§ **Directions for this task**
Using the records below, repeat exactly the lines from the one holding "CALC: begin" through the one holding "gcd_if #(.WIDTH(WIDTH)) bus_i ();", both ends included, and no others.

§ **Material for this task**
[src/rtl/gcd_engine.sv]
// Iterative GCD unit: FSM and held result register around gcd_datapath.
module gcd_engine
    import gcd_pkg::*;
#(
    parameter int WIDTH = GCD_WIDTH
) (
    input  logic  clk,
    input  logic  reset,
    gcd_if.slave  bus
);
    state_e           state_q, state_d;
    logic [WIDTH-1:0] result_q, result_d;
    logic             load, step;
    logic [WIDTH-1:0] a_cur, b_cur;
    logic             a_zero, b_zero, eq, a_gt_b;

    gcd_datapath #(.WIDTH(WIDTH)) u_dp (
        .clk      (clk),
        .reset    (reset),
        .load_i   (load),
        .step_i   (step),
        .a_i      (bus.a_in),
        .b_i      (bus.b_in),
        .a_o      (a_cur),
        .b_o      (b_cur),
        .a_zero_o (a_zero),
        .b_zero_o (b_zero),
        .eq_o     (eq),
        .a_gt_b_o (a_gt_b)
    );

    always_comb begin
        state_d  = state_q;
        result_d = result_q;
        load     = 1'b0;
        step     = 1'b0;
        unique case (state_q)
            IDLE: if (bus.start) begin
                load    = 1'b1;
                state_d = CALC;
            end
            CALC: begin
                if (a_zero) begin
                    result_d = b_cur;
                    state_d  = DONE;
                end else if (b_zero || eq) begin
                    result_d = a_cur;
                    state_d  = DONE;
                end else begin
                    step = 1'b1;
                end
            end
            DONE:    state_d = IDLE;
            default: state_d = IDLE;
        endcase
    end

    always_ff @(posedge clk or posedge reset) begin
        if (reset) begin
            state_q  <= IDLE;
            result_q <= '0;
        end else begin
            state_q  <= state_d;
            result_q <= result_d;
        end
    end

    // Pure state decodes keep start out of the busy/done timing path.
    assign bus.busy   = (state_q != IDLE);
    assign bus.done   = (state_q == DONE);
    assign bus.result = result_q;
endmodule

[src/flat_wrapper.sv]
// flat-port wrapper written by rule: the top's interface ports become plain ports
module gcd_engine_flat import gcd_pkg::*;
#(
    parameter int WIDTH = GCD_WIDTH
)
  (clk, reset, bus_start, bus_a_in, bus_b_in, bus_busy, bus_done, bus_result);
  gcd_if #(.WIDTH(WIDTH)) bus_i ();
  input  logic clk;
  input  logic reset;
  input wire logic [$bits(bus_i.start)-1:0] bus_start;
  input wire logic [$bits(bus_i.a_in)-1:0] bus_a_in;
  input wire logic [$bits(bus_i.b_in)-1:0] bus_b_in;
  output wire logic [$bits(bus_i.busy)-1:0] bus_busy;
  output wire logic [$bits(bus_i.done)-1:0] bus_done;
  output wire logic [$bits(bus_i.result)-1:0] bus_result;
  assign bus_i.start = bus_start;
  assign bus_i.a_in = bus_a_in;
  assign bus_i.b_in = bus_b_in;
  assign bus_busy = bus_i.busy;
  assign bus_done = bus_i.done;
  assign bus_result = bus_i.result;
  gcd_engine #(.WIDTH(WIDTH)) u_core (.clk(clk), .reset(reset), .bus(bus_i));
endmodule
[config.mk]
export PLATFORM = sky130hd
export DESIGN_NAME = gcd_engine_flat
export DESIGN_NICKNAME = d
export VERILOG_FILES = /design/src/rtl/gcd_pkg.sv /design/src/rtl/gcd_if.sv /design/src/rtl/gcd_datapath.sv /design/src/rtl/gcd_engine.sv /design/src/flat_wrapper.sv
export SDC_FILE = /design/constraint.sdc
export NUM_CORES = 1
export LEC_CHECK = 0
export CAP_MARGIN = 20
export CORE_MARGIN = 2
export CORE_UTILIZATION = 30
export DETAILED_ROUTE_END_ITERATION = 16
export PLACE_DENSITY_LB_ADDON = 0.2
export SLEW_MARGIN = 20
export SYNTH_ARGS = -nofsm -noshare
export SYNTH_HDL_FRONTEND = slang
export SYNTH_HIERARCHICAL = 1
export SYNTH_SLANG_ARGS = --single-unit
[constraint.sdc]
create_clock -name clk -period 3.8 [get_ports clk]
set_clock_uncertainty 0.2 [all_clocks]
set_input_delay 0.76 -clock clk [delete_from_list [all_inputs] [get_ports clk]]
set_output_delay 0.76 -clock clk [all_outputs]
set_load 0.1 [all_outputs]
## config.mk

```make
export PLATFORM = sky130hd
export DESIGN_NAME = train_sequencer
export DESIGN_NICKNAME = d
export VERILOG_FILES = /design/src/rtl/train_sequencer_pkg.sv /design/src/rtl/train_sequencer_inflight_counter.sv /design/src/rtl/train_sequencer.sv
export SDC_FILE = /design/constraint.sdc
export NUM_CORES = 1
export LEC_CHECK = 0
export ABC_AREA = 1
export CAP_MARGIN = 5
export CORE_MARGIN = 8
export CORE_UTILIZATION = 51
export CTS_BUF_LIST = sky130_fd_sc_hd__clkbuf_4
export DETAILED_ROUTE_END_ITERATION = 8
export MAX_ROUTING_LAYER = met4
export PLACE_DENSITY_LB_ADDON = 0.15
export SLEW_MARGIN = 20
export SYNTH_ARGS = -nofsm -noshare
export SYNTH_HDL_FRONTEND = slang
export SYNTH_SLANG_ARGS = --single-unit
```

## constraint.sdc

```tcl
create_clock -name iCLK -period 6.47 [get_ports iCLK]
set_input_delay 1.294 -clock iCLK [delete_from_list [all_inputs] [get_ports iCLK]]
set_output_delay 1.294 -clock iCLK [all_outputs]
set_load 0.03 [all_outputs]
```
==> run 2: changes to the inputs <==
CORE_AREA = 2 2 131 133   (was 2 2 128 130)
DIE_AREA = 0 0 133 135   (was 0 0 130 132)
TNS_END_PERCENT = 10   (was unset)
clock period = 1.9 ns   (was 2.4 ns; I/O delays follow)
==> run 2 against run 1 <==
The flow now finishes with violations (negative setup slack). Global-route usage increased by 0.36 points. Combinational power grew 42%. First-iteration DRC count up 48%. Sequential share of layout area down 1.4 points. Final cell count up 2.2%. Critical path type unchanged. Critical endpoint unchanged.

§ **The completed task**
            CALC: begin
                if (a_zero) begin
                    result_d = b_cur;
                    state_d  = DONE;
                end else if (b_zero || eq) begin
                    result_d = a_cur;
                    state_d  = DONE;
                end else begin
                    step = 1'b1;
                end
            end
            DONE:    state_d = IDLE;
            default: state_d = IDLE;
        endcase
    end

    always_ff @(posedge clk or posedge reset) begin
        if (reset) begin
            state_q  <= IDLE;
            result_q <= '0;
        end else begin
            state_q  <= state_d;
            result_q <= result_d;
        end
    end

    // Pure state decodes keep start out of the busy/done timing path.
    assign bus.busy   = (state_q != IDLE);
    assign bus.done   = (state_q == DONE);
    assign bus.result = result_q;
endmodule

[src/flat_wrapper.sv]
// flat-port wrapper written by rule: the top's interface ports become plain ports
module gcd_engine_flat import gcd_pkg::*;
#(
    parameter int WIDTH = GCD_WIDTH
)
  (clk, reset, bus_start, bus_a_in, bus_b_in, bus_busy, bus_done, bus_result);
  gcd_if #(.WIDTH(WIDTH)) bus_i ();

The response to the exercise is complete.